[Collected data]
`config.mk`:
```
export PLATFORM = sky130hd
export DESIGN_NAME = de_stage
export DESIGN_NICKNAME = d
export VERILOG_FILES = /design/src/rtl/de_stage.sv
export SDC_FILE = /design/constraint.sdc
export NUM_CORES = 1
export LEC_CHECK = 0
export BUFFER_PORTS_ARGS = -buffer_cell sky130_fd_sc_hd__buf_4
export CAP_MARGIN = 10
export CORE_MARGIN = 1.5
export CORE_UTILIZATION = 45
export DETAILED_ROUTE_END_ITERATION = 8
export PLACE_DENSITY = 0.82
export SYNTH_ARGS = -nofsm -noshare
export SYNTH_HDL_FRONTEND = slang
export SYNTH_SLANG_ARGS = --single-unit
export TNS_END_PERCENT = 30
```
`constraint.sdc`:
```
create_clock -name clk -period 5.7 [get_ports clk]
set_input_delay 0.285 -clock clk [delete_from_list [all_inputs] [get_ports clk]]
set_output_delay 0.285 -clock clk [all_outputs]
set_load 0.02 [all_outputs]
```
`src/rtl/de_stage.sv`:
```
// rtl/de_stage.sv - LC-3b decode stage: control-store addressing, scoreboard hazard check, AGEX latch (optional DE_PERF_CNT_EN counters)
module de_stage #(
  parameter int CS_WIDTH      = 23,
  parameter int CS_LD_REG_BIT = 22,
  parameter int SB_MAX        = 3
) (
  input  logic                clk,
  input  logic                rst,
  input  logic                de_valid_in,
  input  logic [15:0]         de_ir,
  input  logic [15:0]         de_npc,
  output logic [5:0]          cs_addr,
  input  logic [CS_WIDTH-1:0] cs_bits,
  input  logic                agex_stall,
  input  logic                flush,
  input  logic                sb_dec_valid,
  input  logic [2:0]          sb_dec_dr,
  output logic                de_stall,
  output logic                agex_valid,
  output logic [15:0]         agex_ir,
  output logic [15:0]         agex_npc,
  output logic [CS_WIDTH-1:0] agex_cs,
`ifdef DE_PERF_CNT_EN
  output logic [15:0]         perf_stall_cnt,
  output logic [15:0]         perf_bubble_cnt,
`endif
  output logic [2:0]          agex_dr
);

  localparam logic [1:0] SB_FULL = 2'(SB_MAX);

  logic [3:0] opcode;
  logic [2:0] dr;
  logic       writes_dr;
  logic       sr1_busy, sr2_busy, sr3_busy, dr_full;
  logic       hazard, issue;
  logic [1:0] sb_cnt [8];
  logic [7:0] sb_inc, sb_dec;

  assign opcode    = de_ir[15:12];
  assign cs_addr   = {de_ir[15:12], de_ir[11], de_ir[5]};
  assign dr        = (opcode == 4'b0100) ? 3'd7 : de_ir[11:9];
  assign writes_dr = cs_bits[CS_LD_REG_BIT];

  // Source checks are conservative: any field that might be a source is treated as one.
  assign sr1_busy = (sb_cnt[de_ir[8:6]] != 2'd0);
  assign sr2_busy = ~de_ir[5] & (sb_cnt[de_ir[2:0]] != 2'd0);
  assign sr3_busy = ((opcode == 4'b0011) | (opcode == 4'b0111)) & (sb_cnt[de_ir[11:9]] != 2'd0);
  assign dr_full  = writes_dr & (sb_cnt[dr] == SB_FULL);

  assign hazard   = de_valid_in & (sr1_busy | sr2_busy | sr3_busy | dr_full);
  assign de_stall = de_valid_in & (hazard | agex_stall) & ~flush;
  assign issue    = de_valid_in & ~hazard & ~agex_stall & ~flush;

  // Per-register increment/decrement requests for this cycle.
  always_comb begin
    sb_inc = '0;
    sb_dec = '0;
    for (int i = 0; i < 8; i++) begin
      sb_inc[i] = issue & writes_dr & (dr == 3'(i));
      sb_dec[i] = sb_dec_valid & (sb_dec_dr == 3'(i));
    end
  end

  // Pending-write scoreboard; simultaneous inc/dec on one register cancels, dec at zero holds.
  always_ff @(posedge clk or posedge rst) begin
    if (rst) begin
      for (int i = 0; i < 8; i++) sb_cnt[i] <= 2'd0;
    end else begin
      for (int i = 0; i < 8; i++) begin
        if (sb_inc[i] && !sb_dec[i])
          sb_cnt[i] <= sb_cnt[i] + 2'd1;
        else if (sb_dec[i] && !sb_inc[i] && sb_cnt[i] != 2'd0)
          sb_cnt[i] <= sb_cnt[i] - 2'd1;
      end
    end
  end

  // AGEX latch: flush beats stall, stall holds, otherwise issue or insert a bubble.
  always_ff @(posedge clk or posedge rst) begin
    if (rst) begin
      agex_valid <= 1'b0;
      agex_ir    <= '0;
      agex_npc   <= '0;
      agex_cs    <= '0;
      agex_dr    <= '0;
    end else if (flush) begin
      agex_valid <= 1'b0;
    end else if (agex_stall) begin
      agex_valid <= agex_valid;
    end else if (issue) begin
      agex_valid <= 1'b1;
      agex_ir    <= de_ir;
      agex_npc   <= de_npc;
      agex_cs    <= cs_bits;
      agex_dr    <= dr;
    end else begin
      agex_valid <= 1'b0;
    end
  end

`ifdef DE_PERF_CNT_EN
  logic hazard_bubble;
  assign hazard_bubble = de_valid_in & hazard & ~agex_stall & ~flush;

  // Saturating stall and hazard-bubble event counters.
  always_ff @(posedge clk or posedge rst) begin
    if (rst) begin
      perf_stall_cnt  <= '0;
      perf_bubble_cnt <= '0;
    end else begin
      if (de_stall && perf_stall_cnt != 16'hFFFF)
        perf_stall_cnt <= perf_stall_cnt + 16'd1;
      if (hazard_bubble && perf_bubble_cnt != 16'hFFFF)
        perf_bubble_cnt <= perf_bubble_cnt + 16'd1;
    end
  end
`endif

endmodule

```
# Word level (Yosys, flattened, before mapping)
# Index checks and enable logic that the tools add are counted.
[classes]
n_addsub = 16
n_mux = 32
n_bitwise = 39
n_eq_ne = 19
reduce_logical = 62
order_cmp = 4
[ops]
columns = ["cell", "n"]
rows = [
  ["two-way mux 2 bit", 24],
  ["nonzero test 2 bit", 19],
  ["bitwise AND 1 bit", 26],
  ["binary-select mux 2 bit (select 3 bit)", 4],
  ["== test 3 bit, second input constant", 8],
  ["logical AND 1 bit", 24],
  ["adder 2 x 1 -> 2 bit, second input constant", 8],
  [">= comparator 4 bit, second input constant", 4],
  ["zero test 1 bit", 16],
  ["inverter 3 -> 4 bit", 4],
  ["subtractor 2 x 1 -> 2 bit, second input constant", 8],
  ["== test 3 x 2 -> 1 bit, second input constant", 4],
  ["== test 4 x 3 -> 1 bit, second input constant", 2],
  ["== test 3 x 1 -> 1 bit, second input constant", 2],
  ["zero test 3 bit", 2],
  ["OR 1 bit", 5],
  ["== test 4 x 2 -> 1 bit, second input constant", 1],
  ["inverter 1 bit", 4],
  ["two-way mux 1 bit", 3],
  ["two-way mux 3 bit", 1],
  ["AND reduction 3 bit", 1],
  ["== test 2 bit, second input constant", 1],
  ["!= test 2 x 1 -> 1 bit, second input constant", 1],
]
[totals]
ff_bits = 75
out_inout_bits = 66
wordCells = 185

# Longest topological paths before layout
[logic_depth]
depth_word = 21
mapped_depth = 10
ltp_nobuf = 6

# Worst setup path after synthesis
# No wires, ideal clock.
[synth_path]
kind = "flip-flop to flip-flop"
startpoint = "reg sb_cnt[4] (netlist name)"
endpoint = "reg agex_cs[16]"
setup_slack_ns = 3.180
required_ns = 5.573
arrival_time_ns = 2.392
path_stages_with_launch = 10
path_buffers = 3
setup_time_ns = 0.127
cell_sequence = "dfrtp_1 > clkbuf_1 > or3b_1 > a21oi_1 > o21bai_1 > a2111o_1 > nor3_4 > buf_6 > buf_8 > mux2_1"
[synth_between]
elab_chain_len = 14
[synth_rtl]
columns = ["element", "line", "source"]
rows = [
  ["from (decl)", "37", "logic [1:0] sb_cnt [8];"],
  ["from (signal, indexed assignment)", "72", "sb_cnt[i] <= sb_cnt[i] + 2'd1;"],
  ["from (signal, indexed assignment)", "74", "sb_cnt[i] <= sb_cnt[i] - 2'd1;"],
  ["binary-select mux 2 bit (select 3 bit)", "47", "assign sr2_busy = ~de_ir[5] & (sb_cnt[de_ir[2:0]] != 2'd0);"],
  ["two-way mux 2 bit (not written as such) (2 in a row)", "47", ""],
  ["nonzero test 2 bit", "47", ""],
  ["bitwise AND 1 bit", "47", ""],
  ["OR 1 bit (2 in a row)", "51", "assign hazard = de_valid_in & (sr1_busy | sr2_busy | sr3_busy | dr_full);"],
  ["OR 1 bit *", "51", ""],
  ["bitwise AND 1 bit *", "51", ""],
  ["inverter 1 bit *", "53", "assign issue = de_valid_in & ~hazard & ~agex_stall & ~flush;"],
  ["bitwise AND 1 bit * (3 in a row)", "53", ""],
  ["AND reduction 3 bit (no line) *", "--", ""],
  ["to (signal assigned)", "95", "agex_cs <= cs_bits;"],
  ["to (decl)", "22", "output logic [CS_WIDTH-1:0] agex_cs,"],
]
# Mark *: on every way between the ends. The rest lies on a longest branch, timed or not. The select of a mux whose other input is x is not followed.
# A chain may end at the register's enable or synchronous reset.

# Worst setup path after layout
[layout_path]
startpoint = "reg sb_cnt[0] (netlist name)"
endpoint = "reg agex_ir[4]"
[layout_between]
elab_chain_len = 14
[layout_rtl]
columns = ["element", "line", "source"]
rows = [
  ["binary-select mux 2 bit (select 3 bit)", "47", ""],
  ["two-way mux 2 bit (not written as such) (2 in a row)", "47", ""],
  ["nonzero test 2 bit", "47", ""],
  ["bitwise AND 1 bit", "47", ""],
  ["OR 1 bit (2 in a row)", "51", ""],
  ["OR 1 bit *", "51", ""],
  ["bitwise AND 1 bit *", "51", ""],
  ["inverter 1 bit *", "53", ""],
  ["bitwise AND 1 bit * (3 in a row)", "53", ""],
  ["AND reduction 3 bit (no line) *", "--", ""],
  ["to (signal assigned)", "93", "agex_ir <= de_ir;"],
  ["to (decl)", "20", "output logic [15:0] agex_ir,"],
]
# Marks and branches as above.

[Problem statement]
Lines before the one containing "[layout_path]" are to be left out; that line and every line after it through the end of the data should be copied exactly.

[Exercise output]
[layout_path]
startpoint = "reg sb_cnt[0] (netlist name)"
endpoint = "reg agex_ir[4]"
[layout_between]
elab_chain_len = 14
[layout_rtl]
columns = ["element", "line", "source"]
rows = [
  ["binary-select mux 2 bit (select 3 bit)", "47", ""],
  ["two-way mux 2 bit (not written as such) (2 in a row)", "47", ""],
  ["nonzero test 2 bit", "47", ""],
  ["bitwise AND 1 bit", "47", ""],
  ["OR 1 bit (2 in a row)", "51", ""],
  ["OR 1 bit *", "51", ""],
  ["bitwise AND 1 bit *", "51", ""],
  ["inverter 1 bit *", "53", ""],
  ["bitwise AND 1 bit * (3 in a row)", "53", ""],
  ["AND reduction 3 bit (no line) *", "--", ""],
  ["to (signal assigned)", "93", "agex_ir <= de_ir;"],
  ["to (decl)", "20", "output logic [15:0] agex_ir,"],
]
# Marks and branches as above.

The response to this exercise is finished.